A vH⁺-ATPase is present in cultured sheep ruminal epithelial cells

¹Department of Veterinary Physiology, Free University of Berlin, Berlin; and ²Research Institute for the Biology of Farm Animals (FBN), Department of Nutritional Physiology "Oskar Kellner," Dummsterstorf, Germany

Submitted 2 March 2006 ; accepted in final form 30 June 2006

In this study, the existence and functional activity of a vacuolar-type H⁺-ATPase (vH⁺-ATPase) was explored in primary cultures of sheep ruminal epithelial cells (REC). The mRNA transcripts of the E and B subunits of vH⁺-ATPase were detectable in RNA from REC samples by RT-PCR. Immunoblotting of REC protein extractions with antibodies directed against the B subunit of yeast vH⁺-ATPase revealed a protein band of the expected size (60 kDa). Using the fluorescent indicator BCECF and selective inhibitors (foliomycin, HOE 694, S3226), the contribution of vH⁺-ATPase and Na⁺/H⁺ exchanger (NHE) subtype 1 and 3 activity to the regulation of intracellular pH (pH_i) was determined in nominally HCO₃^–-free, HEPES-buffered NaCl medium containing 20 mM of the short-chain fatty acid butyrate as well as after reduction of the extracellular Cl^– concentration ([Cl^–]_e) from 136 to 36 mM. The initial pH_i of REC was 7.4 ± 0.1 in nominally HCO₃^–-free, HEPES-buffered NaCl medium and 7.0 ± 0.1 after acid loading with butyrate. Selective inhibition of the vH⁺-ATPase with foliomycin decreased pH_i by 0.19 ± 0.03 pH units. On the basis of the observed decreases in pH_i resulting from inhibition of vH⁺-ATPase as well as of subtypes 1 and 3 of NHE, vH⁺-ATPase activity appears to account for 30% of H⁺ extrusion, whereas the activities of NHE subtypes 3 and 1 account for 20 and 50% of H⁺ extrusion, respectively.
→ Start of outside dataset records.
--- config.mk ---
export PLATFORM = sky130hd
export DESIGN_NAME = act_sched
export DESIGN_NICKNAME = d
export VERILOG_FILES = /design/src/rtl/act_sched.sv
export SDC_FILE = /design/constraint.sdc
export NUM_CORES = 1
export LEC_CHECK = 0
export BUFFER_PORTS_ARGS = -buffer_cell sky130_fd_sc_hd__buf_4
export CORE_MARGIN = 2
export CORE_UTILIZATION = 25
export CTS_BUF_LIST = sky130_fd_sc_hd__clkbuf_2 sky130_fd_sc_hd__clkbuf_4 sky130_fd_sc_hd__clkbuf_8
export DETAILED_ROUTE_END_ITERATION = 10
export GPL_ROUTABILITY_DRIVEN = 0
export PLACE_DENSITY = 0.53
export SYNTH_ARGS = -nofsm -noshare
export SYNTH_HDL_FRONTEND = slang
export SYNTH_SLANG_ARGS = --single-unit
--- constraint.sdc ---
create_clock -name clk -period 4.3 [get_ports clk]
set_input_delay 0.43 -clock clk [delete_from_list [all_inputs] [get_ports clk]]
set_output_delay 0.43 -clock clk [all_outputs]
set_load 0.05 [all_outputs]
--- src/rtl/act_sched.sv ---
// act_sched: streams a run of beats from a source buffer through an external
// activation array into a 2-entry ready/valid output FIFO.
module act_sched #(
  parameter int DEP   = 8,
  parameter int WIDTH = 2,
  parameter int AW    = 8
) (
  input  logic                   clk,
  input  logic                   rst_n,
  input  logic                   start_i,
  input  logic [AW-1:0]          base_addr_i,
  input  logic [AW:0]            num_beats_i,
  output logic                   rd_en_o,
  output logic [AW-1:0]          rd_addr_o,
  input  logic [WIDTH*DEP-1:0]   rd_data_i,
  output logic [WIDTH*DEP-1:0]   act_in_o,
  input  logic [WIDTH*DEP-1:0]   act_out_i,
  output logic                   out_valid_o,
  input  logic                   out_ready_i,
  output logic [WIDTH*DEP-1:0]   out_data_o,
  output logic                   out_last_o,
  output logic                   busy_o,
  output logic                   done_o
);
  localparam int DW = WIDTH * DEP;
  localparam logic [1:0] S_IDLE = 2'd0;
  localparam logic [1:0] S_RUN  = 2'd1;
  localparam logic [1:0] S_FIN  = 2'd2;
  localparam logic [AW:0] ONE = 1;

  logic [1:0]    state_q, state_d;
  logic [AW-1:0] base_q;
  logic [AW:0]   num_q, issued_q, popped_q;
  logic          inflight_q;
  logic [DW-1:0] mem_q [2];
  logic          wptr_q, rptr_q;
  logic [1:0]    cnt_q;
  logic          pop, push, accept;
  logic [2:0]    occ;

  // Occupancy counts reads still in flight so the FIFO can never overflow.
  assign pop         = out_valid_o && out_ready_i;
  assign push        = inflight_q;
  assign accept      = state_q == S_IDLE && start_i;
  assign occ         = {1'b0, cnt_q} + {2'b0, inflight_q} - {2'b0, pop};
  assign rd_en_o     = state_q == S_RUN && issued_q < num_q && occ < 3'd2;
  assign rd_addr_o   = base_q + issued_q[AW-1:0];
  assign act_in_o    = rd_data_i;
  assign out_valid_o = cnt_q != 2'd0;
  assign out_data_o  = mem_q[rptr_q];
  assign out_last_o  = out_valid_o && popped_q == num_q - ONE;
  assign busy_o      = state_q != S_IDLE;
  assign done_o      = state_q == S_FIN;

  always_comb begin
    state_d = state_q == S_IDLE ? (start_i ? (num_beats_i == '0 ? S_FIN : S_RUN) : S_IDLE) :
              state_q == S_RUN  ? (pop && out_last_o ? S_FIN : S_RUN) : S_IDLE;
  end

  always_ff @(posedge clk or negedge rst_n) begin
    if (!rst_n) begin
      state_q    <= S_IDLE;
      base_q     <= '0;
      num_q      <= '0;
      issued_q   <= '0;
      popped_q   <= '0;
      inflight_q <= 1'b0;
      mem_q[0]   <= '0;
      mem_q[1]   <= '0;
      wptr_q     <= 1'b0;
      rptr_q     <= 1'b0;
      cnt_q      <= 2'd0;
    end else begin
      state_q    <= state_d;
      inflight_q <= rd_en_o;
      if (accept) begin
        base_q   <= base_addr_i;
        num_q    <= num_beats_i;
        issued_q <= '0;
        popped_q <= '0;
      end else begin
        if (rd_en_o) issued_q <= issued_q + ONE;
        if (pop)     popped_q <= popped_q + ONE;
      end
      if (push) begin
        mem_q[wptr_q] <= act_out_i;
        wptr_q        <= ~wptr_q;
      end
      if (pop) rptr_q <= ~rptr_q;
      cnt_q <= cnt_q + {1'b0, push} - {1'b0, pop};
    end
  end
endmodule

## After elaboration in Yosys (flattened, before gate mapping)

Index checks and enable logic that the tools add are counted.

| storage, ports and cells | value |
|---|---|
| bits in registers | 74 |
| input bits | 53 |
| output and inout bits | 45 |
| word-level logic and storage cells | 59 |

| cells by class | value |
|---|---|
| $add $sub $neg | 8 |
| $lt $le $gt $ge | 5 |
| eq/ne operators | 3 |
| multiplexer cells | 15 |
| bitwise operators | 4 |
| reductions and logical operators | 13 |

Operators with widths:

| kind | count |
|---|---|
| $mux 16 | 4 |
| $mux 9 | 4 |
| $bwmux 32 | 1 |
| $add 9x1->9 const B | 2 |
| $demux 16 s1 | 1 |
| $mux 2 | 5 |
| $eq 9x9->1 | 1 |
| $logic_not 9->1 | 1 |
| $lt 9x9->1 | 1 |
| $sub 9x1->9 const B | 1 |
| $add 8x8->8 | 1 |
| $reduce_bool 2->1 | 4 |
| $logic_and 1x1->1 | 7 |
| $ge 2x2->1 const B | 2 |
| $not 1->2 | 2 |
| $add 2x1->3 | 1 |
| $lt 3x2->1 const B | 1 |
| $sub 3x1->3 | 1 |
| $add 2x1->2 | 1 |
| $eq 2x1->1 const B | 1 |
| $eq 2x2->1 const B | 1 |
| $logic_not 2->1 | 1 |
| $lt 2x1->1 const B | 1 |
| $not 1->1 | 2 |
| $sub 2x1->2 | 1 |

## Longest topological paths before layout

Gate-level depths: netlist of run 1.

| logic depth | value |
|---|---|
| depth in word-level cells | 7 |
| gate-level depth with buffers | 15 |
| mapped depth without buffers | 14 |

## Worst setup path after synthesis of run 1

Ideal clock, no wire load.

| timing | value |
|---|---|
| path type | register to output |
| from | register cnt_q[1] |
| to | output port rd_en_o |
| arrival time | 2.935 ns |
| data required time | 3.870 ns |
| setup slack | 0.935 ns |
| cell stages (with the launch flop) | 13 |
| buffers on the path | 0 |
| path through | dfrtp_1 > or2_2 > nand2_1 > clkinv_1 > ha_1 > inv_1 > ha_1 > inv_1 > fa_1 > xnor2_1 > nand4_1 > a21oi_2 > o211a_1 |

| between the ends | value |
|---|---|
| longest elaborated chain between the ends | 5 |
| elaborated cells between the ends (all ways) | 6 |
| those cells by class | add/sub: 2; order compare: 1; reduce/logical: 3 |

Ends and longest elaborated chain:

| item | RTL line | source |
|---|---|---|
| from (decl) | 37 | `logic [1:0] cnt_q;` |
| from (signal assigned) | 90 | `cnt_q <= cnt_q + {1'b0, push} - {1'b0, pop};` |
| $reduce_bool 2->1 | 49 | `assign out_valid_o = cnt_q != 2'd0;` |
| named net out_valid_o | 18 | `output logic out_valid_o,` |
| $logic_and 1x1->1 | 42 | `assign pop = out_valid_o && out_ready_i;` |
| named net pop | 38 | `logic pop, push, accept;` |
| $sub 3x1->3 | 45 | `assign occ = {1'b0, cnt_q} + {2'b0, inflight_q} - {2'b0, pop};` |
| $lt 3x2->1 | 46 | `assign rd_en_o = state_q == S_RUN && issued_q < num_q && occ < 3'd2;` |
| $logic_and 1x1->1 | 46 |  |
| to (decl) | 13 | `output logic rd_en_o,` |

The timed path passes the listed nets, and every way through them passes these cells.

## Worst setup path after layout of run 1

| timing | value |
|---|---|
| from | register cnt_q[1] |
| to | output port rd_en_o |

| between the ends | value |
|---|---|
| longest elaborated chain between the ends | 5 |
| elaborated cells between the ends (all ways) | 6 |
| those cells by class | add/sub: 2; order compare: 1; reduce/logical: 3 |

Ends and longest elaborated chain:

| item | RTL line |
|---|---|
| $reduce_bool 2->1 | 49 |
| $logic_and 1x1->1 | 42 |
| named net pop | 38 |
| $sub 3x1->3 | 45 |
| $lt 3x2->1 | 46 |
| $logic_and 1x1->1 | 46 |

The timed path passes the listed nets, and every way through them passes these cells.

==> results by group, run 1 <==
Clock network
  – CTS tree: built
  – Root Driver: clkbuf_8
  – Cts repair resizes: 0
  – CTS buffer count: 9
  – Clock Sinks: 74
  – Clock buffer depth: 2
  – # Post-CTS Setup Buffers: 0
  – Clk slew on worst S/H paths: 0.09 ns
  – Post-CTS Hold Buffers: 0
  – H-tree depth reported by CTS: 3
  – Worst skew pair latency: 0.37 ns

Pwr
  – LEAKAGE: 2.19 nW
  – PD cells: 762 mW/mm2
  – Peak supply drop: 256 uV

Drt
  – Via count: 2839
  – Post-route ant nets: 0
  – Vias per cell: 4.37
  – DRT Pass-1 Iters: 4
  – Post-Route WL: 9070 um
  – 1st-iter DRT viols: 144
  – DR WL/cell: 14.0 um
  – Residual DRC: 0

GRT
  – Met3 GRT Util: 3.34%
  – Met1 GRT Util: 14.1%
  – Total gr overflow: 0
  – Antenna violations before repair: 0
  – Met2 Usage GRT: 18.2%
  – First-pass GRT wire length: 14600 um
  – Largest net degree at the start of global routing: 75
  – Vias in the first global route: 2819
  – GR Util All Layers: 11.3%
  – GRT busiest layer: met2

Place
  – PortBufs: 65
  – Hpwl dp: 6370 um
  – Inst Count DP: 634

Synthesis
  – Mapped Area: 0.00403 mm2
  – Unique masters post-synth: 40
  – Async SR Flop Fraction: 100%
  – EDFF count, synth: 0
  – Avg Cell Area, Syn: 10.6 um2
  – Mapped Nets: 456
  – Syn Inst Count: 381
  – Synth Warn #: 0
  – Main synth FF type: dfrtp_1
  – Synth Register Bits: 74
  – Register area share after synthesis: 45.9%

Timing
  – Max Fclk: 257 MHz
  – Worst-Margin Slew: 1.01 ns
  – Unrepaired setup endpoints after global routing: false
  – Final Slew Violations: 0
  – Setup TNS: 0 ns
  – Endpoints failing setup: 0
  – Final Hold Fails: 0
  – Slew HR: 32.1%
  – Crit share post-route: 90.4%
  – Minimum clock period: 3.89 ns
  – Clk_skew: 0.0155 ns
  – Worst hold margin: 0.218 ns

Critical path
  – WS Path Type: register to primary output
  – Worst setup SP type: register
  – WP data required: 3.87 ns
  – CP Data Arrival Time: 3.46 ns
  – Max FO, Critical Path: 7
  – Crit path capture type: primary output

Cells and area
  – Diode count: 0
  – Reg area: 0.00185 mm2
  – Area of the multi-input gates: 0.00193 mm2
  – Fraction of layout cells with a size suffix above 1: 31.8%
  – Final Util: 30.6%
  – Fin nets: 504
  – P&R area growth vs syn: 20.0%
  – Cell Count, Final, Fillers Out: 650
  – Commonest non-fill, non-tap cells in the layout: dfrtp_1, buf_4, nand2_1, mux2_2, inv_1
  – Layout fillers: 1659
  – Commonest non-fill, non-tap cell in the layout: dfrtp_1

Job
  – Maxcap violations: 0

Outcome
  – Outcome: finished, final reports clean

Die
  – Die area: 0.0172 mm2
  – Initial Util: 25.5%
  – CORE AREA: 0.0158 mm2
  – Die Width: 131 um
  – Die Ht: 131 um
  – Core Rows: 46
  – Io pins: 98

Worst hold path
  – Class of the worst hold path: primary input to async pin
## worst max-delay path, stage by stage, from the launching register on
cell	delay, ns
dfrtp_1	0.43
or2_2	0.34
nand2_1	0.14
clkinv_1	0.23
ha_1	0.34
inv_1	0.06
ha_1	0.13
inv_1	0.05
fa_1	0.37
xnor2_1	0.17
nand4_1	0.14
a21oi_2	0.15
o211a_1	0.30
buf_4	0.25
## kinds of logic (layout without fill, tap and decap cells)
kind of cell / count (synthesis) / count (layout) / synth area share, %
AO/OA/AOI/OAI: 50 / 50 / 7.82
XOR/XNOR: 30 / 30 / 6.51
multiplexers: 50 / 50 / 13.9
adder cells (fa/ha/maj): 22 / 22 / 7.20
AND/OR/NAND/NOR: 104 / 104 / 12.3
buffers and inverters: 51 / 104 / 6.33
flip-flops: 74 / 74 / 45.9
## metal layers
metal | vias to the layer above | share of wire [%] | wire length, um
met5 | - | 0 | 0
met4 | 0 | 1.9 | 171
met3 | 17 | 5.2 | 472
met2 | 77 | 48 | 4330
met1 | 1363 | 45 | 4090
li1 | 1382 | - | -
## worst paths after layout
path | start | cells after the start | slack (ns) | to
hold reg to reg | base_q[4] | 2 | 0.50 | base_q[4]
max in group asynchronous | rst_n | 1 | 3.46 | mem_q[4]
min in group clk | base_addr_i[2] | 3 | 0.24 | base_q[2]
hold / removal | rst_n | 1 | 0.22 | num_q[5]
setup / recovery | cnt_q[1] | 13 | 0.41 | rd_en_o
setup reg to reg | cnt_q[1] | 14 | 0.52 | issued_q[8]
## power breakdown
part | leakage (nW) | switching (mW) | internal (mW)
Clock | 0.102 | 0.282 | 0.302
Sequential | 0.892 | 0.232 | 0.950
Combinational | 1.20 | 1.15 | 0.772
Total | 2.19 | 1.66 | 2.02
## through the flow
| step | total power, mW | worst slack (ns) | area [um2] |
|---|---|---|---|
| global route | 3.95 | 0.124 | 4840 |
| floorplan | 2.66 | 0.935 | 4030 |
| CTS | 3.76 | 0.354 | 4840 |
| finish | 3.69 | 0.412 | 4840 |
| detailed placement | 3.15 | 0.540 | 4630 |
| global placement | 3.09 | 0.699 | 4630 |
## state kept, by name (all words and copies together) (netlist names), 2 cells and up
| name | flops |
|---|---|
| cnt_q | 2 |
| state_q | 2 |
| mem_q | 32 |
| base_q | 8 |
| popped_q | 9 |
| issued_q | 9 |
| num_q | 9 |
## cell type report
class	instances	area share, %
clock buffers	11	3.13
clock inverters	5	1.29
inverters	23	1.78
multi-input cells	256	39.9
flip-flops and latches	74	38.3
well taps	216	5.58
repair buffers	65	10.1
## Yosys cell counts, types with 5 or more instances
master     n  area (um2)
inv_1     22        82.6
xor2_1    11        96.3
nor3_1     5        25.0
mux2_2    48         541
xnor2_1   19         166
ha_1      20         250
nand3_1    5        25.0
dfrtp_1   74        1850
clkbuf_1   9        33.8
buf_4     16         120
a21oi_1   13        65.1
a21o_1     5        37.5
or3_1      7        43.8
nor2_1    16        60.1
nand4_1    8        50.1
nand2_1   48         180
o21ai_0   19        95.1
Power figures use the tool's default switching activity.
==> run 2: changes to the inputs <==
==> constraint.sdc (replaced) <==
create_clock -name clk -period 4.3 [get_ports clk]
set_input_delay 0.43 -clock clk [delete_from_list [all_inputs] [get_ports clk]]
set_output_delay 0.43 -clock clk [all_outputs]
set_load 0.01 [all_outputs]
==> run 2 against run 1 <==
Net effect:
- via count is 0.35% higher
- power is 15% lower
- worst setup slack better by 0.079 ns
- hold slack better by 0.00053 ns
- die area stayed put
- routed wire length is 0.53% higher
- largest cell class unchanged
- highest routed layer unchanged
==> results by group, run 2 (synthesis results as in run 1) <==
GRT
  – GR Util All Layers: 11.4% (+0.049 points)
  – First-pass GRT wire length: 14700 um (+0.95%)
  – Total gr overflow: 0 (unchanged)
  – Antenna violations before repair: 0 (unchanged)
  – Vias in the first global route: 2909 (+3.2%)
  – Largest net degree at the start of global routing: 75 (unchanged)

Pwr
  – Combinational fraction of design power: 43.2% (-8.9 points)
  – NetSw: 1.10 mW (-34%)
  – PD cells: 646 mW/mm2 (-15%)
  – Reg power frac: 37.7% (+5.6 points)
  – Sw Ratio: 35.1% (-10 points)
  – Clock power frac: 19.1% (+3.3 points)
  – Peak supply drop: 147 uV (-43%)
  – LEAKAGE: 2.20 nW (+0.14%)
  – Internal Dissipation: 2.03 mW (+0.18%)

Cells and area
  – Top reg by flops: mem_q
  – P&R area growth vs syn: 19.8%
  – Cell Count, Final, Fillers Out: 649 (-0.15%)
  – Layout fillers: 1693 (+2.0%)
  – Final Cell Area: 0.00483 mm2 (-0.15%)
  – Max FFs per register: 32 (unchanged)
  – Reg area: 0.00185 mm2 (unchanged)
  – Commonest non-fill, non-tap cell in the layout: dfrtp_1
  – Fin nets: 504 (unchanged)
  – Diode count: 0 (unchanged)
  – Fraction of layout cells with a size suffix above 1: 31.6% (-0.16 points)
  – Area of the multi-input gates: 0.00193 mm2 (unchanged)
  – Commonest non-fill, non-tap cells in the layout: dfrtp_1, buf_4, nand2_1, mux2_2, inv_1

Die
  – Initial Util: 25.5% (unchanged)
  – Io pins: 98 (unchanged)
  – Core Rows: 46 (unchanged)
  – Die Width: 131 um (unchanged)
  – Die area: 0.0172 mm2 (unchanged)
  – CORE AREA: 0.0158 mm2 (unchanged)
  – Die Ht: 131 um (unchanged)

Drt
  – 1st-iter DRT viols: 103 (-28%)
  – DRT Pass-1 Iters: 4 (unchanged)
  – Residual DRC: 0 (unchanged)
  – Post-route ant nets: 0 (unchanged)
  – Vias per cell: 4.39 (+0.51%)
  – DR WL/cell: 14.1 um (+0.68%)
  – Post-Route WL: 9120 um (+0.53%)
  – Via count: 2849 (+0.35%)

Clock network
  – Clk slew on worst S/H paths: 0.09 ns (about the same)
  – H-tree depth reported by CTS: 3 (unchanged)
  – CTS tree: built
  – Post-CTS Hold Buffers: 0 (unchanged)
  – Worst skew pair latency: 0.37 ns (about the same)
  – Cts repair resizes: 0 (unchanged)
  – CTS buffer count: 9 (unchanged)
  – Root Driver: clkbuf_8
  – Clock Sinks: 74 (unchanged)
  – Clock buffer depth: 2 (unchanged)
  – # Post-CTS Setup Buffers: 0 (unchanged)

Worst hold path
  – Class of the worst hold path: primary input to async pin

Timing
  – Worst-Margin Slew: 1.05 ns (+0.0383 ns)
  – Worst hold margin: 0.219 ns (+0.000530 ns)
  – Setup TNS: 0 ns (unchanged)
  – Unrepaired setup endpoints after global routing: false
  – Max Fclk: 263 MHz (+2.1%)
  – Final Slew Violations: 0 (unchanged)
  – Slew HR: 29.6% (-2.6 points)
  – Clk_skew: 0.0103 ns (-0.00527 ns)
  – Minimum clock period: 3.81 ns (-0.0788 ns)
  – Final Hold Fails: 0 (unchanged)
  – Crit share post-route: 88.6% (-1.8 points)
  – Endpoints failing setup: 0 (unchanged)

Place
  – Inst Count DP: 634 (unchanged)
  – PortBufs: 65 (unchanged)
  – Hpwl dp: 6330 um (-0.60%)
  – Cell Area, Placed: 0.00463 mm2 (unchanged)

Job
  – Maxcap violations: 0 (unchanged)

Outcome
  – Outcome: finished, final reports clean

Critical path
  – WS Path Type: register to primary output
  – CP Data Arrival Time: 3.38 ns (-0.08 ns)
  – Crit. Startpoint: cnt_q[1]
  – Crit path capture type: primary output
  – Max FO, Critical Path: 7 (unchanged)
  – Worst setup SP type: register
  – Worst r2r src: cnt_q[1]
  – WP data required: 3.87 ns (about the same)
## run 2: final cells by class
type	instances	area share, %
tap	216	5.59
inverter	23	1.79
timing repair buffer	65	10.1
sequential	74	38.3
clock buffer	9	2.56
clock inverter	6	1.71
multi-input combinational	256	39.9
## run 2: final timing paths
| path | endpoint | slack (ns) | cells after the start |
|---|---|---|---|
| worst max-delay path | rd_en_o | 0.49 | 13 |
| worst max register to register | issued_q[8] | 0.55 | 14 |
| max in group asynchronous | mem_q[3] | 3.45 | 1 |
| min in group clk | base_q[7] | 0.24 | 3 |
| worst min-delay path | popped_q[8] | 0.22 | 1 |
| worst min register to register | base_q[2] | 0.50 | 2 |
## run 2: metrics by stage
| step | total power, mW | worst slack [ns] | utilization [%] |
|---|---|---|---|
| after floorplan | 2.06 | 1.16 | - |
| after global placement | 2.52 | 0.689 | 29.2 |
| after detailed placement | 2.57 | 0.565 | 29.2 |
| after CTS | 3.20 | 0.429 | 30.5 |
| after global routing | 3.38 | 0.157 | 30.5 |
| final | 3.12 | 0.491 | 30.5 |
## run 2: per-layer routing
| metal | share of wire (%) | track usage [%] | vias up |
|---|---|---|---|
| li1 | - | - | 1386 |
| met1 | 47 | 14.3 | 1377 |
| met2 | 47 | 18.3 | 70 |
| met3 | 4.8 | 3.22 | 16 |
| met4 | 1.9 | 5.01 | 0 |
| met5 | 0 | 0 | - |
## run 2: power by group through the flow
| stage | registers (mW) | clock network, mW | logic (mW) |
|---|---|---|---|
| after floorplan | 1.09 | 0 | 0.969 |
| after global placement | 1.18 | 0 | 1.33 |
| after detailed placement | 1.20 | 0 | 1.37 |
| after CTS | 1.19 | 0.633 | 1.38 |
| after global routing | 1.22 | 0.656 | 1.50 |
| final | 1.18 | 0.597 | 1.35 |
## run 2: critical path: stages, from the launching register on
cell,delay [ns]
dfrtp_1,0.42
or2_2,0.34
nand2_1,0.15
clkinv_1,0.24
ha_1,0.34
inv_1,0.05
ha_1,0.13
inv_1,0.05
fa_1,0.37
xnor2_1,0.15
nand4_1,0.14
a21oi_2,0.15
o211a_1,0.30
buf_4,0.17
Lowering of [Cl^–]_e induced a pH_i decrease (–0.51 ± 0.03 pH units) and impaired pH_i recovery from butyrate-induced acid load. Moreover, reduction of [Cl^–]_e abolished the inhibitory effect of foliomycin and markedly reduced the HOE 694- and S3226-sensitive components of pH_i, indicating a role of Cl^– in the function of these H⁺ extrusion mechanisms. We conclude that a vH⁺-ATPase is expressed in ovine REC and plays a considerable role in the pH_i regulation of these cells.

active transport; pH_i regulation; Na⁺/H⁺ exchanger; BCECF